Researchers found more than 90 per cent of the conventionally farmed soils in the study were thinning, and 16 per cent had lifespans of less than a century. These rapidly thinning soils were found all over the world, including countries such as Australia, China, the UK, and the USA.
“Our soils are critically important and we rely on them in many ways, not least to grow our food”, says lead author Dr Dan Evans of Lancaster University. “There have been many headlines in recent years suggesting that the world’s topsoil could be gone in 60 years, but these claims have not been supported with evidence. This study provides the first evidence-backed, globally relevant estimates of soil lifespans.
“Our study shows that soil erosion is a critical threat to global soil sustainability, and we need urgent action to prevent further rapid loss of soils and their delivery of vital ecosystem services.”
However, there are causes for optimism. In the data, soils managed with conservation strategies tended to have longer lifespans, and in some cases these practices promoted soil thickening. Only seven per cent of soil under conservation management had lifespans shorter than a century, and nearly half exceeded 5,000 years.
Co-author, Professor Jess Davies, also of Lancaster University, said: “Whilst 16 per cent of soils with lifespans shorter than 100 years is a more optimistic estimate than ’60 harvests left’, soil is a precious resource and we can’t afford to lose that much over a human lifetime.
“But importantly what our study also shows is that we have the tools and practices to make a difference – employing the appropriate conservation methods in the right place can really help protect and enhance our soil resource and the future of food and farming.”

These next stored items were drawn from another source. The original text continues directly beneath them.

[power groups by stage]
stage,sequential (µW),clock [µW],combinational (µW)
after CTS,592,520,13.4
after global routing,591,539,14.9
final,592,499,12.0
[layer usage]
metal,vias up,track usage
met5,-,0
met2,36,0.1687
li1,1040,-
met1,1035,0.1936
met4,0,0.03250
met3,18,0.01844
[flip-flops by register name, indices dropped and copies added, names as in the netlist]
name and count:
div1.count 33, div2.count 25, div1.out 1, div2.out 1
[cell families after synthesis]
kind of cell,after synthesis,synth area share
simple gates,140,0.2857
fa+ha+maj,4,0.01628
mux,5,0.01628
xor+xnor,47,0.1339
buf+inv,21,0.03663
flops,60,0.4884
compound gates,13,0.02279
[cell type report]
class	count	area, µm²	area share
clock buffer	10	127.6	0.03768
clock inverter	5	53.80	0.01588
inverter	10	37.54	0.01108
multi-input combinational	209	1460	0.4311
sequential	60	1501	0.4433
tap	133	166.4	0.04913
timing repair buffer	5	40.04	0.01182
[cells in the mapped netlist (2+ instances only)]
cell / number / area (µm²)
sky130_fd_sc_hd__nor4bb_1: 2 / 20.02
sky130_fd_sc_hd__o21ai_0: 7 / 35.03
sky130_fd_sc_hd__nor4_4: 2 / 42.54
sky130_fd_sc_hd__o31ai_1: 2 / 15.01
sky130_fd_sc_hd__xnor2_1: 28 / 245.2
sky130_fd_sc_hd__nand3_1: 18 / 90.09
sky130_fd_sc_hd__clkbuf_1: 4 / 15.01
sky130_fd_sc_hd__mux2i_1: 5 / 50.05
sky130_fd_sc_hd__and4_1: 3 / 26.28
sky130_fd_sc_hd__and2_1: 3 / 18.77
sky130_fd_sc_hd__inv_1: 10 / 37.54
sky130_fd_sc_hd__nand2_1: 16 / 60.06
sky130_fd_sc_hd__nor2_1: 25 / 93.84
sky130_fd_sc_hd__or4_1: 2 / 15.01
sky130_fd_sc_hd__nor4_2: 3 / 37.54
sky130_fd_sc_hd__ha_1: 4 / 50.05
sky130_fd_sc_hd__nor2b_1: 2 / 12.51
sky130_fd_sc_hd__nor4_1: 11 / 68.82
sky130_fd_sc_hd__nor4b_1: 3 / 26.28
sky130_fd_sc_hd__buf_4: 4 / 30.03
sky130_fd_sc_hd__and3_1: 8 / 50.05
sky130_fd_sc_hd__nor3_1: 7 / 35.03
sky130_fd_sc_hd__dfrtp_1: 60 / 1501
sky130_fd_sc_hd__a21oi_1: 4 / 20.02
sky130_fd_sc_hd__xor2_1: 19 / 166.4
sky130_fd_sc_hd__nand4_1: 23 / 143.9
$ cat ./config.mk
export PLATFORM = sky130hd
export DESIGN_NAME = moore
export DESIGN_NICKNAME = moore
export VERILOG_FILES = /design/flow/design.v
export SDC_FILE = /design/flow/constraint.sdc
export NUM_CORES = 4
export LEC_CHECK = 1
export CORE_UTILIZATION = 30
$ cat ./constraint.sdc
current_design moore

set clk_period 4.7
set clk_io_pct 0.2

create_clock -name clk0 -period $clk_period [get_ports {clk}]

set non_clock_inputs [all_inputs -no_clocks]
set_input_delay [expr $clk_period * $clk_io_pct] -clock clk0 $non_clock_inputs
set_output_delay [expr $clk_period * $clk_io_pct] -clock clk0 [all_outputs]
$ cat ./design.v
module moore(
	input clk,
	input rst_button,
	input go_button,
	output reg[3:0] led,
	output reg done_sig
);
	localparam STATE_IDLE = 2'd0;
	localparam STATE_COUNTING = 2'd1;
	localparam STATE_DONE = 2'd2;
	localparam MAX_CLK_COUNT = 24'd1500000;
	localparam MAX_LED_COUNT = 4'hF;
	wire rst;
	wire go;
	reg div_clk;
	reg[1:0] state;
	reg[23:0] clk_count;
	assign rst = ~rst_button;
	assign go = ~go_button;
	always @ (posedge clk or posedge rst)
	begin
		if (rst == 1'b1)
		begin
			clk_count <= 24'b0;
		end else if (clk_count == MAX_CLK_COUNT)
		begin
			clk_count <= 24'b0;
			div_clk = ~div_clk;
		end else
		begin
			clk_count <= clk_count + 1;
		end
	end
	always @ (posedge div_clk or posedge rst)
	begin
		if (rst == 1'b1)
		begin
			state <= STATE_IDLE;
		end else
		begin
			case (state)
				STATE_IDLE:
					begin
						if (go == 1'b1)
						begin
							state <= STATE_COUNTING;
						end
					end
				STATE_COUNTING:
					begin
						if (led == MAX_LED_COUNT)
						begin
							state <= STATE_DONE;
						end
					end
				STATE_DONE:
					begin
						state <= STATE_IDLE;
					end
				default: state <= STATE_IDLE;
			endcase
		end
	end
	always @ (posedge div_clk or posedge rst)
	begin
		if (rst == 1'b1)
		begin
			led <= 4'b0;
		end else
		begin
			if (state == STATE_COUNTING)
			begin
				led <= led + 1;
			end else
			begin
				led <= 4'b0;
			end
		end
	end
	always @ (*)  
	begin
		if (state == STATE_DONE)
		begin
			done_sig = 1'b1;
		end else
		begin
			done_sig = 1'b0;
		end
	end
endmodule
$ cat ./run.sh
#!/bin/bash
# OpenROAD 26Q1-2900-gdf79404cd8, Yosys 0.63+post, stock flow scripts
make -C /OpenROAD-flow-scripts/flow DESIGN_CONFIG=/design/flow/config.mk WORK_HOME=/design/flow/orfs finish
==> results.tsv <==
metric	value	unit
untimed_endpoints	12	
htreeDepth	1	
antenna_cells	0	
warnings	26	
worst_clock_skew	0.001140	ns
ys_types	32	
fillers	496	
simple_gate_share	24.48	%
area.growth.synth_to_final	13.41	%
enable_flop_cells	1	
hold_viol	0	
grt_pass1_vias	1032	
max_freq	0.5092	GHz
required	4.69	ns
layout_setup_ws	2.736	ns
fp_util	31.40	%
end_kind	flop	
rr_startpoint	clk_count[0]	
cts-root-buf	clkbuf_8	
relSlewSlack	63.29	%
arrival	1.95	ns
clock_power_share	36.1	%
synth-seq-cells	32	
finalSetupViolations	0	
worstSetupPathType	input port to flop	
setup_tns	0	ns
io_pins	8	
routed_wl	2.511	mm
gr-total-overflow	0	
final.period_utilization	41.78	%
vias_per_cell	4.670	
met1_usage	16.67	%
ys_seq_share	53.71	%
grt_util_met3	1.961	%
crit_fanout	32	
outcome	complete, no violations	
xor_share	11.66	%
cts_tree	done	
drc_errors	0	
path_buffers	2	
cts_resized	0	
power	349.1	uW
peakVddDrop	0.0001897	V
syn-cell-area	1503	um^2
combPwrFrac	2.1	%
ys_sh_aoi	4.080	%
seq_power_share	61.9	%
intPower	277.2	uW
synthArstFlopShare	96.88	%
core-area	4786	um^2
clk-insertion-delay-late	0.26	ns
cts_buffer_depth	2	
worstReg2RegEnd	clk_count[18]	
cts_buffers	3	
dr.pass1.iters	4	
ys_cells	144	
grt_pass1_wl	4.581	mm
max-cap-violations	0	
top_area_share	49.96	%
busiest_layer	met2	
initialDrtViolationCount	59	
rsz0062_at_grt	false	
hpwlAfterDp	1.803	mm
ant_nets	0	
syn_avg_cell_area	10.44	um^2
wl_per_cell	11.36	um
synthCells	144	
slew_violations	0	
top_logic_kind	simple AND/OR/NAND/NOR gates	
top_area_cell	dfrtp_1	
top_cells_by_count	dfrtp_1, nor2_1, xnor2_1, inv_1, xor2_1	
die_w	72.78	um
clk_pin_slew_worst_paths	0.09	ns
post-synth-top-count-cell	dfrtp_1	
grtUsageMet2	18.17	%
hp-class	flop to flop	
globalplace.congestion	0.7917	
place_ws	2.415	ns
antenna_found_initial	0	
grt_max_degree	33	
leakage	0.7340	nW
flop_cell	dfrtp_1	
hold_end	clk_count[23]	
cts_setup_buffers	0	
final_layout_size_suffix_gt1_share	8.442	%
p_sw	71.90	uW
holdWs	0.4726	ns
die_area	5296	um^2
powerDensity	204.8	nW/um^2
top_cells_by_area	dfrtp_1, xnor2_1, xor2_1, nor2_1, nand4_1	
whs_path_depth	1	
adder_share	2.498	%
fp-row-count	25	
swShare	20.60	%
mux_share	0	%
yosys_warnings	1	
crit_family	buffers and inverters	
min-delay-start	clk_count[23]	
period_needed	1.964	ns
dr_total_vias	1032	
grtUsageTotal	11.08	%
worstMarginPinSlew	0.5457	ns
worstPathCellList	clkdlybuf4s50_1 > buf_4 > and2_1	
cts_hold_buf	0	
portBuffers	7	
yosys_area	1503	um^2
worstSetupStartpointType	input port	
r2r_setup_slack	2.77	ns
die_height	72.78	um
ff2ff_path_depth	5	
slowest_delay	0.46	ns
unclocked_regs	7	
cp_slowest_cell	clkdlybuf4s50_1
[/design/flow/config.mk]
export PLATFORM = sky130hd
export DESIGN_NAME = ram
export DESIGN_NICKNAME = ram
export VERILOG_FILES = /design/flow/design.v
export SDC_FILE = /design/flow/constraint.sdc
export NUM_CORES = 4
export LEC_CHECK = 1
export CORE_UTILIZATION = 40
[/design/flow/constraint.sdc]
current_design ram

set clk_period 2.7
set clk_io_pct 0.2

create_clock -name clk0 -period $clk_period [get_ports {clk}]

set non_clock_inputs [all_inputs -no_clocks]
set_input_delay [expr $clk_period * $clk_io_pct] -clock clk0 $non_clock_inputs
set_output_delay [expr $clk_period * $clk_io_pct] -clock clk0 [all_outputs]
[/design/flow/design.v]
module ram #(
	parameter INIT_FILE = ""
) (
	input clk,
	input w_enable,
	input r_enable,
	input[3:0] w_addr,
	input[3:0] r_addr,
	input[7:0] w_data,
	output reg[7:0] r_data
);
	reg[7:0] mem[0:15];  
	always @ (posedge clk)
	begin
		if (w_enable == 1'b1)
		begin
			mem[w_addr] <= w_data;
		end
		if (r_enable == 1'b1)
		begin
			r_data <= mem[r_addr];
		end
	end
	initial if (INIT_FILE) begin
		$readmemh(INIT_FILE, mem);
	end
endmodule
[/design/flow/run.sh]
#!/bin/bash
# OpenROAD 26Q1-2900-gdf79404cd8, Yosys 0.63+post, stock flow scripts
make -C /OpenROAD-flow-scripts/flow DESIGN_CONFIG=/design/flow/config.mk WORK_HOME=/design/flow/orfs finish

Converting arable land to forest was found to be the best way to lengthen soil lifespans. However, other approaches that allow farming to continue, such as cover cropping, where plants are grown between cropping seasons to protect the soil, were also shown to be highly effective. The ploughing of land along contours rather than down slope, and hillslope terracing were similarly suggested as beneficial for lengthening soil lifespans.
Professor John Quinton, of Lancaster University and co-author of the study, said: “It is clear that we have a conservation toolbox that can slow erosion and even grow soil. Action is needed to promote the adoption of these measures so that we can protect and enhance our soil resource for future generations.”
The study is detailed in the paper ‘Soil lifespans and how they can be extended by land use and management change’, published in the journal Environmental Research Letters.
The paper’s authors are Dr. Daniel Evans, Professor John Quinton, and Professor Jessica Davies of Lancaster University, Dr. Jianlin Zhao of Chang’an University in China, and Professor Gerard Govers of KU Leuven in Belgium.